- [Problem to solve] Check every line of the data below for "localparam". Copy each one that has it.
[[ Given records open ]]
File: src/rtl/sram_rr_arbiter_if.sv
// Request/response bundle for the two requesters (A and B) of the SRAM arbiter.
// A request transfers on a rising edge where valid && ready; ready is a same-cycle function of both valids; rvalid is a one-cycle pulse with no backpressure.
interface sram_rr_arbiter_if #(
    parameter int DATA_WIDTH = 32,
    parameter int ADDR_WIDTH = 10
);
    logic                  a_valid;
    logic                  a_ready;
    logic                  a_we;
    logic [ADDR_WIDTH-1:0] a_addr;
    logic [DATA_WIDTH-1:0] a_wdata;
    logic                  a_rvalid;
    logic [DATA_WIDTH-1:0] a_rdata;

    logic                  b_valid;
    logic                  b_ready;
    logic                  b_we;
    logic [ADDR_WIDTH-1:0] b_addr;
    logic [DATA_WIDTH-1:0] b_wdata;
    logic                  b_rvalid;
    logic [DATA_WIDTH-1:0] b_rdata;

    modport slave (
        input  a_valid, a_we, a_addr, a_wdata,
        output a_ready, a_rvalid, a_rdata,
        input  b_valid, b_we, b_addr, b_wdata,
        output b_ready, b_rvalid, b_rdata
    );

    modport master (
        output a_valid, a_we, a_addr, a_wdata,
        input  a_ready, a_rvalid, a_rdata,
        output b_valid, b_we, b_addr, b_wdata,
        input  b_ready, b_rvalid, b_rdata
    );
endinterface

File: src/rtl/sram_rr_arbiter.sv
// Round-robin arbiter/sequencer for two requesters sharing one single-port OpenRAM macro.
// Optionally zero-fills the array after reset; read data returns two cycles after the grant.
module sram_rr_arbiter #(
    parameter int DATA_WIDTH     = 32,
    parameter int ADDR_WIDTH     = 10,
    parameter bit CLEAR_ON_RESET = 1'b1
) (
    input  logic                  clk0,
    input  logic                  resetb,
    sram_rr_arbiter_if.slave      req,
    output logic                  sram_csb0,
    output logic                  sram_web0,
    output logic [ADDR_WIDTH-1:0] sram_addr0,
    output logic [DATA_WIDTH-1:0] sram_din0,
    input  logic [DATA_WIDTH-1:0] sram_dout0,
    output logic                  init_done,
    output logic                  dbg_state
);
    typedef enum logic {
        ST_CLEAR = 1'b0,
        ST_RUN   = 1'b1
    } state_t;

    localparam logic                  PORT_A      = 1'b0;
    localparam logic                  PORT_B      = 1'b1;
    localparam state_t                RESET_STATE = CLEAR_ON_RESET ? ST_CLEAR : ST_RUN;
    localparam logic [ADDR_WIDTH-1:0] CNT_ONE     = {{(ADDR_WIDTH-1){1'b0}}, 1'b1};

    state_t                state_q, state_d;
    logic                  ptr_q, ptr_d;
    logic [ADDR_WIDTH-1:0] clr_cnt_q, clr_cnt_d;
    logic                  csb_q, csb_d;
    logic                  web_q, web_d;
    logic [ADDR_WIDTH-1:0] addr_q, addr_d;
    logic [DATA_WIDTH-1:0] din_q, din_d;
    logic [1:0]            rd_v_q, rd_v_d;
    logic [1:0]            rd_port_q, rd_port_d;
    logic                  a_rvalid_q, a_rvalid_d;
    logic                  b_rvalid_q, b_rvalid_d;
    logic [DATA_WIDTH-1:0] a_rdata_q, a_rdata_d;
    logic [DATA_WIDTH-1:0] b_rdata_q, b_rdata_d;
    logic                  a_ready, b_ready, run_en;

    // Gated by resetb so nothing is offered or reported done while reset is held.
    assign run_en = (state_q == ST_RUN) && resetb;

    always_comb begin
        state_d    = state_q;
        ptr_d      = ptr_q;
        clr_cnt_d  = clr_cnt_q;
        csb_d      = 1'b1;
        web_d      = 1'b1;
        addr_d     = addr_q;
        din_d      = din_q;
        rd_v_d     = {rd_v_q[0], 1'b0};
        rd_port_d  = {rd_port_q[0], 1'b0};
        a_ready    = 1'b0;
        b_ready    = 1'b0;
        a_rvalid_d = rd_v_q[1] && (rd_port_q[1] == PORT_A);
        b_rvalid_d = rd_v_q[1] && (rd_port_q[1] == PORT_B);
        a_rdata_d  = a_rvalid_d ? sram_dout0 : a_rdata_q;
        b_rdata_d  = b_rvalid_d ? sram_dout0 : b_rdata_q;

        case (state_q)
            ST_CLEAR: begin
                csb_d     = 1'b0;
                web_d     = 1'b0;
                addr_d    = clr_cnt_q;
                din_d     = '0;
                clr_cnt_d = clr_cnt_q + CNT_ONE;
                if (clr_cnt_q == '1) begin
                    state_d = ST_RUN;
                end
            end
            ST_RUN: begin
                a_ready = run_en && req.a_valid && (!req.b_valid || ptr_q == PORT_B);
                b_ready = run_en && req.b_valid && (!req.a_valid || ptr_q == PORT_A);
                if (a_ready) begin
                    csb_d        = 1'b0;
                    web_d        = !req.a_we;
                    addr_d       = req.a_addr;
                    ptr_d        = PORT_A;
                    rd_v_d[0]    = !req.a_we;
                    rd_port_d[0] = PORT_A;
                    if (req.a_we) begin
                        din_d = req.a_wdata;
                    end
                end else if (b_ready) begin
                    csb_d        = 1'b0;
                    web_d        = !req.b_we;
                    addr_d       = req.b_addr;
                    ptr_d        = PORT_B;
                    rd_v_d[0]    = !req.b_we;
                    rd_port_d[0] = PORT_B;
                    if (req.b_we) begin
                        din_d = req.b_wdata;
                    end
                end
            end
            default: begin
                state_d = RESET_STATE;
            end
        endcase
    end

    always_ff @(posedge clk0) begin
        if (!resetb) begin
            state_q    <= RESET_STATE;
            ptr_q      <= PORT_B;
            clr_cnt_q  <= '0;
            csb_q      <= 1'b1;
            web_q      <= 1'b1;
            addr_q     <= '0;
            din_q      <= '0;
            rd_v_q     <= '0;
            rd_port_q  <= '0;
            a_rvalid_q <= 1'b0;
            b_rvalid_q <= 1'b0;
            a_rdata_q  <= '0;
            b_rdata_q  <= '0;
        end else begin
            state_q    <= state_d;
            ptr_q      <= ptr_d;
            clr_cnt_q  <= clr_cnt_d;
            csb_q      <= csb_d;
            web_q      <= web_d;
            addr_q     <= addr_d;
            din_q      <= din_d;
            rd_v_q     <= rd_v_d;
            rd_port_q  <= rd_port_d;
            a_rvalid_q <= a_rvalid_d;
            b_rvalid_q <= b_rvalid_d;
            a_rdata_q  <= a_rdata_d;
            b_rdata_q  <= b_rdata_d;
        end
    end

    assign req.a_ready  = a_ready;
    assign req.b_ready  = b_ready;
    assign req.a_rvalid = a_rvalid_q;
    assign req.b_rvalid = b_rvalid_q;
    assign req.a_rdata  = a_rdata_q;
    assign req.b_rdata  = b_rdata_q;

    assign sram_csb0  = csb_q;
    assign sram_web0  = web_q;
    assign sram_addr0 = addr_q;
    assign sram_din0  = din_q;
    assign init_done  = run_en;
    assign dbg_state  = state_q;
endmodule

File: src/flat_wrapper.sv
// flat-port wrapper written by rule: the top's interface ports become plain ports
module sram_rr_arbiter_flat 
#(
    parameter int DATA_WIDTH     = 32,
    parameter int ADDR_WIDTH     = 10,
    parameter bit CLEAR_ON_RESET = 1'b1
)
  (clk0, resetb, sram_csb0, sram_web0, sram_addr0, sram_din0, sram_dout0, init_done, dbg_state, req_a_valid, req_a_we, req_a_addr, req_a_wdata, req_a_ready, req_a_rvalid, req_a_rdata, req_b_valid, req_b_we, req_b_addr, req_b_wdata, req_b_ready, req_b_rvalid, req_b_rdata);
  sram_rr_arbiter_if #(.DATA_WIDTH(DATA_WIDTH), .ADDR_WIDTH(ADDR_WIDTH)) req_i ();
  input  logic clk0;
  input  logic resetb;
  output logic sram_csb0;
  output logic sram_web0;
  output logic [ADDR_WIDTH-1:0] sram_addr0;
  output logic [DATA_WIDTH-1:0] sram_din0;
  input  logic [DATA_WIDTH-1:0] sram_dout0;
  output logic init_done;
  output logic dbg_state;
  input wire logic [$bits(req_i.a_valid)-1:0] req_a_valid;
  input wire logic [$bits(req_i.a_we)-1:0] req_a_we;
  input wire logic [$bits(req_i.a_addr)-1:0] req_a_addr;
  input wire logic [$bits(req_i.a_wdata)-1:0] req_a_wdata;
  output wire logic [$bits(req_i.a_ready)-1:0] req_a_ready;
  output wire logic [$bits(req_i.a_rvalid)-1:0] req_a_rvalid;
  output wire logic [$bits(req_i.a_rdata)-1:0] req_a_rdata;
  input wire logic [$bits(req_i.b_valid)-1:0] req_b_valid;
  input wire logic [$bits(req_i.b_we)-1:0] req_b_we;
  input wire logic [$bits(req_i.b_addr)-1:0] req_b_addr;
  input wire logic [$bits(req_i.b_wdata)-1:0] req_b_wdata;
  output wire logic [$bits(req_i.b_ready)-1:0] req_b_ready;
  output wire logic [$bits(req_i.b_rvalid)-1:0] req_b_rvalid;
  output wire logic [$bits(req_i.b_rdata)-1:0] req_b_rdata;
  assign req_i.a_valid = req_a_valid;
  assign req_i.a_we = req_a_we;
  assign req_i.a_addr = req_a_addr;
  assign req_i.a_wdata = req_a_wdata;
  assign req_a_ready = req_i.a_ready;
  assign req_a_rvalid = req_i.a_rvalid;
  assign req_a_rdata = req_i.a_rdata;
  assign req_i.b_valid = req_b_valid;
  assign req_i.b_we = req_b_we;
  assign req_i.b_addr = req_b_addr;
  assign req_i.b_wdata = req_b_wdata;
  assign req_b_ready = req_i.b_ready;
  assign req_b_rvalid = req_i.b_rvalid;
  assign req_b_rdata = req_i.b_rdata;
  sram_rr_arbiter #(.DATA_WIDTH(DATA_WIDTH), .ADDR_WIDTH(ADDR_WIDTH), .CLEAR_ON_RESET(CLEAR_ON_RESET)) u_core (.clk0(clk0), .resetb(resetb), .req(req_i), .sram_csb0(sram_csb0), .sram_web0(sram_web0), .sram_addr0(sram_addr0), .sram_din0(sram_din0), .sram_dout0(sram_dout0), .init_done(init_done), .dbg_state(dbg_state));
endmodule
[[ Given records closed ]]
- [Output below]
    localparam logic                  PORT_A      = 1'b0;
    localparam logic                  PORT_B      = 1'b1;
    localparam state_t                RESET_STATE = CLEAR_ON_RESET ? ST_CLEAR : ST_RUN;
    localparam logic [ADDR_WIDTH-1:0] CNT_ONE     = {{(ADDR_WIDTH-1){1'b0}}, 1'b1};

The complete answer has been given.